File: config.mk
export PLATFORM = sky130hd
export DESIGN_NAME = fcsm_top
export DESIGN_NICKNAME = d
export VERILOG_FILES = /design/src/fcsm_pkg.sv /design/src/fcsm_top.sv
export SDC_FILE = /design/constraint.sdc
export NUM_CORES = 1
export LEC_CHECK = 0
export BUFFER_PORTS_ARGS = -buffer_cell sky130_fd_sc_hd__clkbuf_2
export CAP_MARGIN = 5
export CORE_MARGIN = 3
export CORE_UTILIZATION = 32
export CTS_BUF_LIST = sky130_fd_sc_hd__clkbuf_16
export DETAILED_ROUTE_END_ITERATION = 12
export HOLD_SLACK_MARGIN = 0.06
export PLACE_DENSITY = 0.49
export REMOVE_ABC_BUFFERS = 1
export SLEW_MARGIN = 20
export SYNTH_ARGS = -nofsm -noshare
export SYNTH_HDL_FRONTEND = slang
export SYNTH_SLANG_ARGS = --single-unit
export TNS_END_PERCENT = 20
File: constraint.sdc
create_clock -name core_clk -period 2.39 [get_ports core_clk]
set_clock_uncertainty 0.15 [all_clocks]
set_input_delay 0.239 -clock core_clk [delete_from_list [all_inputs] [get_ports core_clk]]
set_output_delay 0.239 -clock core_clk [all_outputs]
set_load 0.02 [all_outputs]
File: src/fcsm_pkg.sv
// Purpose: shared constants and types for the flexible control source mapper
// Assumes: avalon-mm slave with 32-bit data, byte addresses = index * 4
// Notes:   printed offsets are register indices, not byte addresses
package fcsm_pkg;
	// register indices as printed
	localparam logic [7:0] IDX_SERIAL_PIN_MASK  = 8'h6B;
	localparam logic [7:0] IDX_PIN_FUNC_SEL     = 8'h6C;
	localparam logic [7:0] IDX_FLAG_FUNC_SEL    = 8'h6D;
	localparam logic [7:0] IDX_MONITOR_SEL      = 8'h6F;
	// extra control registers
	localparam logic [7:0] IDX_PRIORITY_CTRL    = 8'h70;
	localparam logic [7:0] IDX_REG_ACTIONS      = 8'h71;
	localparam logic [7:0] IDX_FLAG_POS_SEL     = 8'h72;
	localparam logic [7:0] IDX_WRITE_UNLOCK     = 8'h73;
	localparam logic [7:0] IDX_ACTION_STATUS    = 8'h74;
	// reset values
	localparam logic [5:0] RST_SERIAL_PIN_MASK  = 6'h3F;
	localparam logic [5:0] RST_PIN_FUNC_SEL     = 6'h00;
	localparam logic [5:0] RST_FLAG_FUNC_SEL    = 6'h00;
	localparam logic [7:0] RST_MONITOR_SEL      = 8'hFE;
	localparam logic [7:0] UNLOCK_KEY           = 8'hA5;
	// function field positions (bypass at top, conversion at bottom)
	localparam int FB_BYPASS   = 5;
	localparam int FB_NLPDIS   = 4;
	localparam int FB_HOLD     = 3;
	localparam int FB_METER    = 2;
	localparam int FB_CLEAR    = 1;
	localparam int FB_CONVOFF  = 0;
	// serial pin mask: bit of the flexible pin
	localparam int MB_FLEX_PIN = 0;
	localparam int NUM_ACT     = 6;
	localparam int FLAG_W      = 8;
	localparam int FPOS_W      = 2;
	// one set of canceller actions for one channel
	typedef struct packed {
		logic bypass;
		logic nonlinear_off;
		logic coeff_hold;
		logic meter_reset;
		logic coeff_clear;
		logic law_conv_off;
	} fcsm_act_s;
	// avalon request bundle
	typedef struct packed {
		logic        read;
		logic        write;
		logic [9:0]  address;
		logic [31:0] writedata;
	} fcsm_req_s;
endpackage

File: src/fcsm_top.sv
// Purpose: flexible control source mapping registers and per-slot action OR
// Assumes: inputs synchronous to core_clk; one channel timeslot per cycle
// Notes:   register writes need the unlock key written first
// Summary of operation
// - six-bit mask suppresses serial control pins
// - reset: mask 3F, both selects cleared
// - pin select acts only when mask clear
// - pin with bypass bit bypasses whole path
// - pin with nonlinear bit disables processor, attenuator
// - pin with hold bit freezes coefficients
// - pin with meter bit resets speech meters
// - pin with clear bit clears coefficients
// - pin with conversion bit disables law conversion
// - second register selects flag functions, position; code takes position from its own register 72
// - flag with bypass bit bypasses whole path
// - flag with nonlinear bit disables processor
// - flag with hold bit freezes coefficients
// - flag with meter bit resets meters
// - flag with clear bit clears coefficients
// - flag with conversion bit disables conversion
// - priority bit ignores hardware sources, else OR
// - monitor select holds two four-bit codes
//
// Register access over Avalon-MM was left to the implementer.
module fcsm_top #(
	parameter int NCH = 32,
	parameter int CHW = 5
) (
	input  wire logic                  core_clk,
	input  wire logic                  nrst,
	input  wire fcsm_pkg::fcsm_req_s   avs_req,
	output logic [31:0]                avs_readdata,
	output logic                       avs_waitrequest,
	input  wire logic [CHW-1:0]        slot_channel,
	input  wire logic                  slot_valid,
	input  wire logic                  flexible_serial_pin,
	input  wire logic [4:0]            serial_ctrl_pins,
	input  wire logic [fcsm_pkg::FLAG_W-1:0] channel_control_stream,
	input  wire fcsm_pkg::fcsm_act_s   other_hw_act,
	output fcsm_pkg::fcsm_act_s        act_out,
	output logic [CHW-1:0]             act_channel,
	output logic                       act_valid,
	output logic [4:0]                 serial_pins_eff,
	output logic [3:0]                 monitor_one_sel,
	output logic [3:0]                 monitor_two_sel
);
	import fcsm_pkg::*;

	// configuration registers
	logic [5:0]     pin_mask_ff;        // serial pin mask
	logic [5:0]     pin_sel_ff;         // pin function select
	logic [5:0]     flag_sel_ff;        // stream flag function select
	logic [7:0]     mon_sel_ff;         // monitor select
	logic [NCH-1:0] prio_ff;            // per-channel priority control
	logic [5:0]     reg_act_ff;         // register action bits (all channels)
	logic [FPOS_W-1:0] fpos_ff;         // flag position select
	logic           unlock_ff;          // write protection open
	logic           ack_ff;             // access answered this cycle
	logic [31:0]    rdata_ff;           // read data
	fcsm_act_s      act_ff;             // resolved actions
	logic [CHW-1:0] ach_ff;             // channel of resolved actions
	logic           avl_ff;             // resolved actions valid
	logic [4:0]     spe_ff;             // effective serial pins

	// bus decode
	wire logic [7:0] idx      = avs_req.address[9:2];
	wire logic       access   = (avs_req.read | avs_req.write) & ~ack_ff;
	// a write lands at the edge where waitrequest is seen low
	wire logic       wr_go    = avs_req.write & ack_ff;
	wire logic       wr_prot  = wr_go & unlock_ff;
	wire logic       wr_key   = wr_go & (idx == IDX_WRITE_UNLOCK);

	// decode of one register index, reused for each register
	function automatic logic hit(input logic [7:0] a, input logic [7:0] r);
		hit = (a == r);
	endfunction

	// channel selection of priority bit
	wire logic prio_now = prio_ff[slot_channel];

	// pin source: active only with its mask bit clear
	wire logic pin_on  = flexible_serial_pin & ~pin_mask_ff[MB_FLEX_PIN];
	// flag source: bit picked by position select
	wire logic flag_bit = channel_control_stream[fpos_ff];
	wire logic [5:0] pin_req  = pin_on ? pin_sel_ff : 6'h00;
	wire logic [5:0] flag_req = flag_bit ? flag_sel_ff : 6'h00;
	wire logic [5:0] hw_req   = pin_req | flag_req | other_hw_act;
	wire logic [5:0] act_nxt  = prio_now ? reg_act_ff
	                                     : (reg_act_ff | hw_req);
	wire logic [4:0] sp_nxt   = serial_ctrl_pins & ~pin_mask_ff[5:1];

	// read mux
	logic [31:0] rd_mux;
	always_comb begin
		rd_mux = 32'h0000_0000;
		if (hit(idx, IDX_SERIAL_PIN_MASK))
			rd_mux = {26'h0, pin_mask_ff};
		else if (hit(idx, IDX_PIN_FUNC_SEL))
			rd_mux = {26'h0, pin_sel_ff};
		else if (hit(idx, IDX_FLAG_FUNC_SEL))
			rd_mux = {26'h0, flag_sel_ff};
		else if (hit(idx, IDX_MONITOR_SEL))
			rd_mux = {24'h0, mon_sel_ff};
		else if (hit(idx, IDX_PRIORITY_CTRL))
			rd_mux = 32'(prio_ff);
		else if (hit(idx, IDX_REG_ACTIONS))
			rd_mux = {26'h0, reg_act_ff};
		else if (hit(idx, IDX_FLAG_POS_SEL))
			rd_mux = {30'h0, fpos_ff};
		else if (hit(idx, IDX_WRITE_UNLOCK))
			rd_mux = {31'h0, unlock_ff};
		else if (hit(idx, IDX_ACTION_STATUS))
			rd_mux = {26'h0, act_ff};
	end

	// bus handshake: one wait cycle, answer on the second
	always_ff @(posedge core_clk or negedge nrst) begin
		if (!nrst) begin
			ack_ff   <= 1'b0;
			rdata_ff <= 32'h0000_0000;
		end else begin
			ack_ff   <= access;
			rdata_ff <= access ? rd_mux : rdata_ff;
		end
	end

	// write-protected configuration registers
	always_ff @(posedge core_clk or negedge nrst) begin
		if (!nrst) begin
			pin_mask_ff <= RST_SERIAL_PIN_MASK;
			pin_sel_ff  <= RST_PIN_FUNC_SEL;
			flag_sel_ff <= RST_FLAG_FUNC_SEL;
			mon_sel_ff  <= RST_MONITOR_SEL;
			prio_ff     <= '0;
			reg_act_ff  <= 6'h00;
			fpos_ff     <= '0;
		end else if (wr_prot) begin
			if (hit(idx, IDX_SERIAL_PIN_MASK))
				pin_mask_ff <= avs_req.writedata[5:0];
			if (hit(idx, IDX_PIN_FUNC_SEL))
				pin_sel_ff <= avs_req.writedata[5:0];
			if (hit(idx, IDX_FLAG_FUNC_SEL))
				flag_sel_ff <= avs_req.writedata[5:0];
			if (hit(idx, IDX_MONITOR_SEL))
				mon_sel_ff <= avs_req.writedata[7:0];
			if (hit(idx, IDX_PRIORITY_CTRL))
				prio_ff <= avs_req.writedata[NCH-1:0];
			if (hit(idx, IDX_REG_ACTIONS))
				reg_act_ff <= avs_req.writedata[5:0];
			if (hit(idx, IDX_FLAG_POS_SEL))
				fpos_ff <= avs_req.writedata[FPOS_W-1:0];
		end
	end

	// unlock opens on the key, closes on any other value
	always_ff @(posedge core_clk or negedge nrst) begin
		if (!nrst)
			unlock_ff <= 1'b0;
		else if (wr_key)
			unlock_ff <= (avs_req.writedata[7:0] == UNLOCK_KEY);
	end

	// per-slot action resolution, one cycle latency
	always_ff @(posedge core_clk or negedge nrst) begin
		if (!nrst) begin
			act_ff <= '0;
			ach_ff <= '0;
			avl_ff <= 1'b0;
			spe_ff <= 5'h00;
		end else begin
			act_ff <= slot_valid ? fcsm_act_s'(act_nxt) : act_ff;
			ach_ff <= slot_valid ? slot_channel : ach_ff;
			avl_ff <= slot_valid;
			spe_ff <= sp_nxt;
		end
	end

	// outputs
	assign avs_waitrequest = ~ack_ff & ~(avs_req.read | avs_req.write) ? 1'b1
	                        : ~ack_ff;
	assign avs_readdata    = rdata_ff;
	assign act_out         = act_ff;
	assign act_channel     = ach_ff;
	assign act_valid       = avl_ff;
	assign serial_pins_eff = spe_ff;
	assign monitor_one_sel = mon_sel_ff[7:4];
	assign monitor_two_sel = mon_sel_ff[3:0];
endmodule

==> results.sh, run 1 <==
export IMPL_die_area_um2=18740
export IMPL_gp_congestion=0.8151
export IMPL_dp_hpwl_um=10780
export IMPL_cap_violations=0
export IMPL_grt_pass1_wl_um=23750
export IMPL_drt_iter0_drc=177
export IMPL_diodes=0
export IMPL_setup_viol=0
export IMPL_synth_main_ff_cell="dfrtp_1"
export IMPL_nNetsFinal=654
export IMPL_clockBufferDepth=2
export IMPL_antenna_found_initial=0
export IMPL_grtUsageTotal_pct=17.04
export IMPL_drv_slew=0
export IMPL_vias=4034
export IMPL_clk_pin_slew_worst_paths_ns=0.05
export IMPL_worst_setup_path_start_kind="input port"
export IMPL_status="finished clean"
export IMPL_overflow=0
export IMPL_arrival_ns=2.25
export IMPL_cts_tree="yes"
export IMPL_fin_crit_ns=2.100
export IMPL_areaGrowthSynthToFinish_pct=35.46
export IMPL_routedWlPerCell_um=18.82
export IMPL_netlist_area_um2=5484
export IMPL_critPathMaxStageDelay_ns=0.53
export IMPL_ctsResizeCount=0
export IMPL_power_leakage_nw=3.716
export IMPL_worstRegToRegCells=4
export IMPL_finalCritPeriodShare_pct=87.89
export IMPL_vias_per_cell=4.950
export IMPL_hp_class="input port to flop"
export IMPL_start_util_pct=32.84
export IMPL_worst_pin_slew_ns=0.6039
export IMPL_crit_chain="dlygate4sd3_1, clkbuf_2, nand3_1, nor2_1, and3_1, mux2_2"
export IMPL_clk_latency_ns=0.42
export IMPL_vdd_drop_max_mv=0.4813
export IMPL_grt_pass1_vias=4234
export IMPL_core_area_um2=16700
export IMPL_drc_errors=0
export IMPL_clock_sinks=117
export IMPL_tns_ns=0
export IMPL_use_met1_pct=22.90
export IMPL_grt_use_met3_pct=4.412
export IMPL_synth_edf_count=0
export IMPL_post_route_util_pct=44.48
export IMPL_cts_buffers=17
export IMPL_power_mw=5.043
export IMPL_seq_area_frac_synth_pct=53.68
export IMPL_grt_max_degree=45
export IMPL_ys_ff_latch=117
export IMPL_max_freq_mhz=476.1
export IMPL_slew_headroom_pct=59.43
export IMPL_synth_warning_count=0
export IMPL_num_rows=47
export IMPL_cts_setup_buffers=0
export IMPL_syn_avg_cell_area_um2=13.61
export IMPL_grt_busiest_layer="met2"
export IMPL_synth_fa_ha_area_share_pct=0
export IMPL_hold_buffers=45
export IMPL_async_flop_share_pct=100.0
export IMPL_final_layout_size_suffix_gt1_share_pct=44.71
export IMPL_synth_cell_types=55
export IMPL_synth_top_family_by_area="multiplexers"
export IMPL_synthCells=403
export IMPL_cts_root_buf="clkbuf_16"
export IMPL_hold_path_depth=2
export IMPL_synth_xor_xnor_area_share_pct=0
export IMPL_grt_use_met2_pct=26.97
export IMPL_die_h_um=136.9
export IMPL_io_buffers=123
export IMPL_hold_viol=0
export IMPL_crit_required_ns=2.54
export IMPL_synth_compound_gate_area_share_pct=11.38
export IMPL_synthMuxAreaShare_pct=22.70
export IMPL_wl_um=15340
export IMPL_crit_type="input port to flop"
export IMPL_dieWidth_um=136.9
export IMPL_hold_ws_ns=0.08102
export IMPL_cts_max_level=4
export IMPL_synth_simple_area_share_pct=9.240
export IMPL_postRouteAntennaNets=0
export IMPL_path_max_fanout=6
export IMPL_p_per_area_nw_per_um2=678.9
export IMPL_io_pins=130
export IMPL_rsz0062_at_grt="no"
export IMPL_cp_end_kind="flop"
export IMPL_firstDrtPassIters=5
export IMPL_slowest_stage="dlygate4sd3_1"
report_power, final:
part | leakage (nW) | internal [mW] | switching [mW]
registers | 1.55 | 2.01 | 0.0231
logic | 1.89 | 0.184 | 0.265
clock network | 0.276 | 1.62 | 0.936
total | 3.72 | 3.82 | 1.22
critical path: cells and delay by family:
family	cells	cell delay, ns
and+or+nand+nor	3	0.95
buffers and inverters	2	0.69
muxes	1	0.38
cells in the final DEF, fill, tap and decap left out, types with 5 or more instances in the layout:
cell and instances:
nor2_1 9, o31ai_1 9, clkinvlp_4 5, clkbuf_2 122
o21ai_0 11, nand2_1 17, a221oi_1 6, buf_4 13
a22o_1 28, nor2b_1 12, a22oi_1 5, clkbuf_16 17
dfstp_2 13, mux2_4 30, mux2_2 41, nand3_1 9
dlygate4sd3_1 45, dfrtp_1 104, mux2i_1 31
sequential cells by signal, summed over array words and instances, names as in the netlist, 2 cells and up:
signal	flops
avs_readdata	32
prio_ff	32
mon_sel_ff	8
act_out	6
flag_sel_ff	6
pin_mask_ff	6
pin_sel_ff	6
reg_act_ff	6
act_channel	5
serial_pins_eff	5
fpos_ff	2
area by class of cell:
cell class / instances / area (µm²)
Clock inverter: 15 / 163.9
Timing Repair Buffer: 183 / 1219
Fill cell: 1601 / 9273
Multi-Input combinational cell: 260 / 2390
Sequential cell: 117 / 2944
Inverter: 3 / 11.26
Clock buffer: 17 / 425.4
Tap cell: 220 / 275.3
routing by layer:
metal	share of wire [%]	routed length, µm
met3	5.1	780
met2	47	7224
met1	46	7098
met5	0	0
met4	1.5	233
kinds of logic after synthesis:
group	count (synthesis)
and+or+nand+nor	77
DFF	117
AOI/OAI and AO/OA	80
buffers and inverters	26
muxes	103
per-stage QoR:
step                instance area, µm²  std cells  setup slack [ns]
floorplan                         5331        380           -0.3236
detailed placement                6389        738            0.2318
global route                      7428        815            0.1728
global placement                  6389        738            0.2504
CTS                               7428        815            0.2957
finish                            7428        815            0.2895
synth_stat cells, types with 5 or more instances:
library cell / count / area share, %
buf_2: 7 / 0.64
dfstp_2: 13 / 6.2
mux2_4: 30 / 8.2
a22oi_1: 5 / 0.68
a221oi_1: 6 / 0.96
dfrtp_1: 104 / 47
mux2_2: 41 / 8.4
o31ai_1: 9 / 1.2
nand3_1: 9 / 0.82
buf_6: 5 / 1.0
nand2_1: 17 / 1.2
mux2i_1: 31 / 5.7
o21ai_0: 11 / 1.0
buf_4: 5 / 0.68
a22o_1: 28 / 4.5
nand2b_1: 5 / 0.57
nor2b_1: 12 / 1.4
nor2_1: 9 / 0.62
path summary, 6_finish.rpt:
| kind | from | endpoint | slack (ns) |
|---|---|---|---|
| min in group asynchronous | nrst | avs_readdata[13] | 0.19 |
| max | avs_req[42] | reg_act_ff[1] | 0.29 |
| min | avs_req[5] | prio_ff[5] | 0.08 |
| max in group asynchronous | nrst | mon_sel_ff[3] | 1.16 |
| max reg2reg | unlock_ff | reg_act_ff[1] | 0.41 |
| min reg2reg | avs_readdata[5] | avs_readdata[5] | 0.34 |
(Power assumes the default switching activity.)
==> inputs of run 2 (changes only) <==
CORE_UTILIZATION = 53   (was 32)
PLACE_DENSITY = not set   (was 0.49)
PLACE_DENSITY_LB_ADDON = 0.1   (was not set)
==> run 2 against run 1 <==
Routed wire length down 9.3%. Hold slack improved by 0.0082 ns. Critical endpoint is now avs_readdata[11]. Largest power group unchanged. Critical path type unchanged. Highest routed layer unchanged. Sequential share of layout area is 0.77 points higher.
==> results.sh, run 2 (synthesis gave the netlist of run 1 again) <==
export IMPL_status="finished clean"
export IMPL_cts_tree="yes"
export IMPL_antenna_found_initial=0
export IMPL_place_area_um2=6262
export IMPL_critPathCapture="avs_readdata[11]"
export IMPL_final_layout_size_suffix_gt1_share_pct=44.65
export IMPL_drv_slew=0
export IMPL_nNetsFinal=657
export IMPL_vias=4108
export IMPL_grt_pass1_vias=4377
export IMPL_worst_slack_ns=0.2083
export IMPL_vias_per_cell=5.620
export IMPL_grt_pass1_wl_um=22670
export IMPL_power_mw=4.856
export IMPL_grtUsageTotal_pct=25.53
export IMPL_diodes=0
export IMPL_r2r_slack_ns=0.37
export IMPL_num_rows=36
export IMPL_power_leakage_nw=3.699
export IMPL_postRouteAntennaNets=0
export IMPL_vdd_drop_max_mv=0.4041
export IMPL_die_area_um2=11600
export IMPL_clock_sinks=117
export IMPL_io_pins=130
export IMPL_drt_iter0_drc=301
export IMPL_wl_um=13910
export IMPL_cts_buffers=17
export IMPL_gp_congestion=0.8409
export IMPL_firstDrtPassIters=4
export IMPL_critPathLaunch="avs_req[42]"
export IMPL_clk_pin_slew_worst_paths_ns=0.06
export IMPL_finalCritPeriodShare_pct=91.28
export IMPL_dieWidth_um=107.7
export IMPL_io_buffers=123
export IMPL_cap_violations=0
export IMPL_clockBufferDepth=2
export IMPL_final_common_cell="clkbuf_2"
export IMPL_worst_pin_slew_ns=0.6516
export IMPL_start_util_pct=55.34
export IMPL_die_h_um=107.7
export IMPL_setup_viol=0
export IMPL_rsz0062_at_grt="no"
export IMPL_fin_crit_ns=2.182
export IMPL_areaGrowthSynthToFinish_pct=32.88
export IMPL_arrival_ns=2.32
export IMPL_clk_latency_ns=0.41
export IMPL_p_per_area_nw_per_um2=666.4
export IMPL_routedWlPerCell_um=19.03
export IMPL_crit_type="input port to flop"
export IMPL_reg2reg_to="reg_act_ff[0]"
export IMPL_cp_end_kind="flop"
export IMPL_fillerInstances=712
export IMPL_core_area_um2=9910
export IMPL_crit_reg2reg_launch="unlock_ff"
export IMPL_crit_required_ns=2.53
export IMPL_grt_max_degree=47
export IMPL_stdcell_area_um2=7287
export IMPL_max_freq_mhz=458.4
export IMPL_cts_setup_buffers=0
export IMPL_hp_class="input port to flop"
export IMPL_slew_headroom_pct=56.40
export IMPL_worstRegToRegCells=4
export IMPL_cts_root_buf="clkbuf_16"
export IMPL_overflow=0
export IMPL_cts_max_level=4
export IMPL_path_max_fanout=24
export IMPL_pre_cts_ws_ns=0.2570
export IMPL_hold_viol=0
export IMPL_final_cell_mix="122 x clkbuf_2, 104 x dfrtp_1, 47 x dlygate4sd3_1, 41 x mux2_2, 31 x mux2i_1"
export IMPL_worst_setup_path_start_kind="input port"
export IMPL_drc_errors=0
export IMPL_dp_hpwl_um=9601
run 2: changes by cell type in the layout (fill, tap and decap cells not counted), sizes merged:
cell | previous run | this run
buf | 16 | 17
inv | 3 | 7
bufinv | 3 | 1
dlygate4sd3 | 45 | 47
clkinv | 7 | 5
run 2: layout make-up:
| cell class | count | area (µm²) | share of cell area (%) |
|---|---|---|---|
| clock inverter | 15 | 128.9 | 1.769 |
| tap | 133 | 166.4 | 2.284 |
| inverter | 3 | 11.26 | 0.1545 |
| timing repair buffer | 186 | 1221 | 16.76 |
| sequential | 117 | 2944 | 40.40 |
| multi-input combinational | 260 | 2390 | 32.80 |
| clock buffer | 17 | 425.4 | 5.838 |
run 2: layer usage:
metal / part of all wire (%) / global-route usage [%] / up-vias / wire length (µm)
li1: - / - / 1880 / -
met1: 45 / 35.24 / 2087 / 6247
met2: 49 / 40.63 / 129 / 6764
met3: 5.4 / 6.119 / 12 / 749
met4: 1.1 / 6.853 / 0 / 148
met5: 0 / 0 / - / 0
run 2: power breakdown:
| group | total (mW) | internal [mW] | switching, mW | leakage [nW] |
|---|---|---|---|---|
| Clock | 2.38 | 1.43 | 0.952 | 0.258 |
| Sequential | 2.03 | 2.01 | 0.0202 | 1.55 |
| Combinational | 0.441 | 0.184 | 0.256 | 1.89 |
run 2: stage by stage:
stage / utilization, % / hold slack (ns) / instances / setup TNS, ns
2_1_floorplan: - / -0.2066 / 380 / -14.17
3_3_place_gp: 63.19 / 0.07863 / 652 / 0
3_5_place_dp: 63.19 / 0.08771 / 652 / 0
4_1_cts: 73.54 / 0.08099 / 731 / 0
5_1_grt: 73.54 / 0.1064 / 731 / 0
6_report: 73.54 / 0.08923 / 731 / 0
run 2: worst min-delay path by stage:
stage / startpoint / endpoint / cells after the start
4_1_cts: other_hw_act[5] / act_out[5] / 3
3_5_place_dp: nrst / avs_readdata[17] / 1
5_1_grt: avs_req[1] / mon_sel_ff[1] / 2
3_3_place_gp: nrst / avs_readdata[23] / 1
6_report: avs_req[38] / avs_readdata[0] / 4
2_1_floorplan: nrst / ack_ff / 0
run 2: critical path, stage by stage:
cell	delay, ns
dlygate4sd3_1	0.53
clkbuf_2	0.14
o21ai_4	0.53
inv_1	0.22
and2_1	0.20
buf_4	0.22
a22o_1	0.22
run 2: what timing repair did:
item | CTS | global route
hold buffers | 47 | 0
gates resized for setup | 0 | 0
hold endpoints to repair | 104 | 0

#### Task requirements:
Return, with no change at all, every line in the entries above from the line containing "else if (wr_key)" through the line containing "avl_ff <= slot_valid;".

#### Answer for the task:
		else if (wr_key)
			unlock_ff <= (avs_req.writedata[7:0] == UNLOCK_KEY);
	end

	// per-slot action resolution, one cycle latency
	always_ff @(posedge core_clk or negedge nrst) begin
		if (!nrst) begin
			act_ff <= '0;
			ach_ff <= '0;
			avl_ff <= 1'b0;
			spe_ff <= 5'h00;
		end else begin
			act_ff <= slot_valid ? fcsm_act_s'(act_nxt) : act_ff;
			ach_ff <= slot_valid ? slot_channel : ach_ff;
			avl_ff <= slot_valid;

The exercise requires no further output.